儿童新发1型糖尿病院外治疗及监测方案对糖化血红蛋白的影响

Effect of out-of-hospital therapy and monitoring plans on glycosylated hemoglobin in children with newly diagnosed type 1 diabetes mellitus

  • 摘要:
    目的 分析儿童新发1型糖尿病(T1DM)院外血糖控制情况,探讨不同的治疗方案和血糖监测方式对糖化血红蛋白(HbA1c)的影响。
    方法 回顾性分析昆明医科大学附属儿童医院内分泌遗传代谢科收治的新发T1DM患儿的临床资料,以出院9个月内HbA1c中位数为标准(7.0%), 分为达标组和未达标组。将患儿根据胰岛素注射方式分为胰岛素泵持续皮下胰岛素输注(CSII)组及多次胰岛素皮下注射(MDI)组; 根据治疗方案联合监测方案分为4组,即持续皮下胰岛素输注联合瞬感扫描式葡萄糖监测组(CSII联合FGMS组)、持续皮下胰岛素输注联合自我血糖监测组(CSII联合SMBG组)、多次胰岛素皮下注射联合瞬感扫描式葡萄糖监测组(MDI联合FGMS组)、多次胰岛素皮下注射联合自我血糖监测组(MDI联合SMBG组)。比较治疗方案及血糖监测方式对新发T1DM患儿血糖控制的影响。
    结果 共有48例新发T1DM患儿纳入本研究,其中HbA1c达标组(n=15)患儿年龄更小, CSII使用率及FGMS使用率更高,低血糖发生次数更少,差异均有统计学意义(P < 0.05); 2组患儿性别、居住环境、监护人文化程度、体质量指数(BMI)、血糖监测频率比较,差异均无统计学意义(P>0.05)。CSII组患儿年龄更小, CSII组HbA1c降低效果优于MDI组,差异有统计学意义(P < 0.05)。治疗方案联合监测方案的分析中, CSII联合FGMS组在快速降低HbA1c幅度方面优于MDI联合SMBG组,差异有统计学意义(P < 0.05)。
    结论 新发T1DM患儿血糖控制情况总体仍欠佳,血糖达标率低。新发T1DM患儿出院3个月内使用FGMS有助于HbA1c的控制,连续9个月CSII治疗在快速降低HbA1c方面的效果优于MDI治疗。长期治疗及监测中, CSII联合FGMS的效果更佳。

     

    Abstract:
    Objective To analyze the condition of out-of-hospital blood glucose control in children with newly diagnosed type 1 diabetes mellitus (T1DM), and to explore the effects of different therapies and monitoring methods for blood glucose on glycosylated hemoglobin (HbA1c).
    Methods The clinical materials of children with newly diagnosed T1DM in the Department of Endocrinology, Genetics and Metabolism in the Children's Hospital Affiliated to Kunming Medical University were retrospectively analyzed, and the children were divided into standard group and non-standard group based on the standard of the median HbA1c (7.0%) within 9 months after discharge.

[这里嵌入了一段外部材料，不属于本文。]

==> src/rtl/fpmul_arbiter.sv <==
// Round-robin sharing of one pipelined FP multiplier between two requesters.
// A tag pipeline matched to the multiplier latency steers each product back to its issuer.
module fpmul_arbiter #(
  parameter int DATA_W  = 32,
  parameter int MUL_LAT = 4
) (
  input  logic              CLK,
  input  logic              RST,
  input  logic              HOLD,
  input  logic              REQ0_VALID,
  input  logic [DATA_W-1:0] REQ0_A,
  input  logic [DATA_W-1:0] REQ0_B,
  output logic              REQ0_READY,
  input  logic              REQ1_VALID,
  input  logic [DATA_W-1:0] REQ1_A,
  input  logic [DATA_W-1:0] REQ1_B,
  output logic              REQ1_READY,
  output logic [DATA_W-1:0] MUL_A,
  output logic [DATA_W-1:0] MUL_B,
  input  logic [DATA_W-1:0] MUL_Z,
  output logic              RES0_VALID,
  output logic [DATA_W-1:0] RES0_Z,
  output logic              RES1_VALID,
  output logic [DATA_W-1:0] RES1_Z,
  output logic              BUSY
);
  // One extra stage beyond the multiplier latency: the final stage lines up with
  // the cycle in which MUL_Z is valid, and the result register samples it.
  localparam int DEPTH = MUL_LAT + 1;

  logic              gnt0, gnt1, issue;
  logic              last_grant_q, last_grant_d;
  logic [DATA_W-1:0] mul_a_q, mul_a_d, mul_b_q, mul_b_d;
  logic [DEPTH-1:0]  tag_vld_q, tag_vld_d, tag_id_q, tag_id_d;
  logic              res0_vld_q, res0_vld_d, res1_vld_q, res1_vld_d;
  logic [DATA_W-1:0] res0_z_q, res0_z_d, res1_z_q, res1_z_d;
  logic              busy_q, busy_d;

  // Tie goes to the requester that was not granted last.
  always_comb begin : arbitrate
    gnt0 = 1'b0;
    gnt1 = 1'b0;
    if (!RST && !HOLD) begin
      if (REQ0_VALID && REQ1_VALID) begin
        gnt0 = last_grant_q;
        gnt1 = ~last_grant_q;
      end else begin
        gnt0 = REQ0_VALID;
        gnt1 = REQ1_VALID;
      end
    end
  end

  assign issue = gnt0 | gnt1;

  always_comb begin : next_state
    last_grant_d = last_grant_q;
    mul_a_d      = mul_a_q;
    mul_b_d      = mul_b_q;
    if (gnt0) begin
      last_grant_d = 1'b0;
      mul_a_d      = REQ0_A;
      mul_b_d      = REQ0_B;
    end else if (gnt1) begin
      last_grant_d = 1'b1;
      mul_a_d      = REQ1_A;
      mul_b_d      = REQ1_B;
    end

    tag_vld_d = {tag_vld_q[DEPTH-2:0], issue};
    tag_id_d  = {tag_id_q[DEPTH-2:0], gnt1};
    busy_d    = |tag_vld_d;

    res0_vld_d = tag_vld_q[DEPTH-1] & ~tag_id_q[DEPTH-1];
    res1_vld_d = tag_vld_q[DEPTH-1] &  tag_id_q[DEPTH-1];
    res0_z_d   = res0_vld_d ? MUL_Z : res0_z_q;
    res1_z_d   = res1_vld_d ? MUL_Z : res1_z_q;
  end

  always_ff @(posedge CLK) begin
    if (RST) begin
      last_grant_q <= 1'b1;
      mul_a_q      <= '0;
      mul_b_q      <= '0;
      tag_vld_q    <= '0;
      tag_id_q     <= '0;
      res0_vld_q   <= 1'b0;
      res1_vld_q   <= 1'b0;
      res0_z_q     <= '0;
      res1_z_q     <= '0;
      busy_q       <= 1'b0;
    end else begin
      last_grant_q <= last_grant_d;
      mul_a_q      <= mul_a_d;
      mul_b_q      <= mul_b_d;
      tag_vld_q    <= tag_vld_d;
      tag_id_q     <= tag_id_d;
      res0_vld_q   <= res0_vld_d;
      res1_vld_q   <= res1_vld_d;
      res0_z_q     <= res0_z_d;
      res1_z_q     <= res1_z_d;
      busy_q       <= busy_d;
    end
  end

  assign REQ0_READY = gnt0;
  assign REQ1_READY = gnt1;
  assign MUL_A      = mul_a_q;
  assign MUL_B      = mul_b_q;
  assign RES0_VALID = res0_vld_q;
  assign RES0_Z     = res0_z_q;
  assign RES1_VALID = res1_vld_q;
  assign RES1_Z     = res1_z_q;
  assign BUSY       = busy_q;
endmodule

According to the way of insulin injection, the children were divided into continuous subcutaneous insulin infusion (CSII) group by insulin pump or multiple daily injection (MDI) group; according to the combinations of therapies and monitoring plans, the children were divided into four groups, including continuous subcutaneous insulin infusion plus instantaneous scanning glucose monitoring group (CSII plus FGMS group), continuous subcutaneous insulin infusion plus self-monitoring blood glucose group (CSII plus SMBG group), multiple subcutaneous insulin injection plus instantaneous scanning glucose monitoring group (MDI plus FGMS group), and multiple insulin subcutaneous injection plus self-monitoring blood glucose group (MDI plus SMBG group). The effects of therapies and monitoring methods for blood glucose on blood glucose control in children with newly diagnosed T1DM were compared.
    Results A total of 48 children with newly diagnosed T1DM were included in this study. In the HbA1c standard group (n=15), the children were significantly younger, the usage rates of CSII and FGMS were significantly higher, and the frequency of hypoglycemia was significantly less (P < 0.05); there were no significant differences in gender, living environment, educational level of guardians, body mass index (BMI) and monitoring frequency of blood glucose between two groups (P>0.05). The children in the CSII group were significantly younger, and the reduction effect of HbA1c in the CSII group was significantly better than that in the MDI group (P < 0.05). In the analysis of the therapies combined with monitoring plans, the CSII plus FGMS group showed a significant better rapid reduction of HbA1c amplitude when compared to the MDI plus SMBG group (P < 0.05).
    Conclusion The overall blood sugar control status of children with newly diagnosed T1DM is still poor, and the standard rate of blood sugar is low. The use of FGMS within 3 months after discharge in children with newly diagnosed T1DM can help control HbA1c, and continuous 9 months of CSII treatment has a better effect than MDI treatment in rapidly reducing HbA1c. In long-term treatment and monitoring, CSII plus FGMS has a better effect.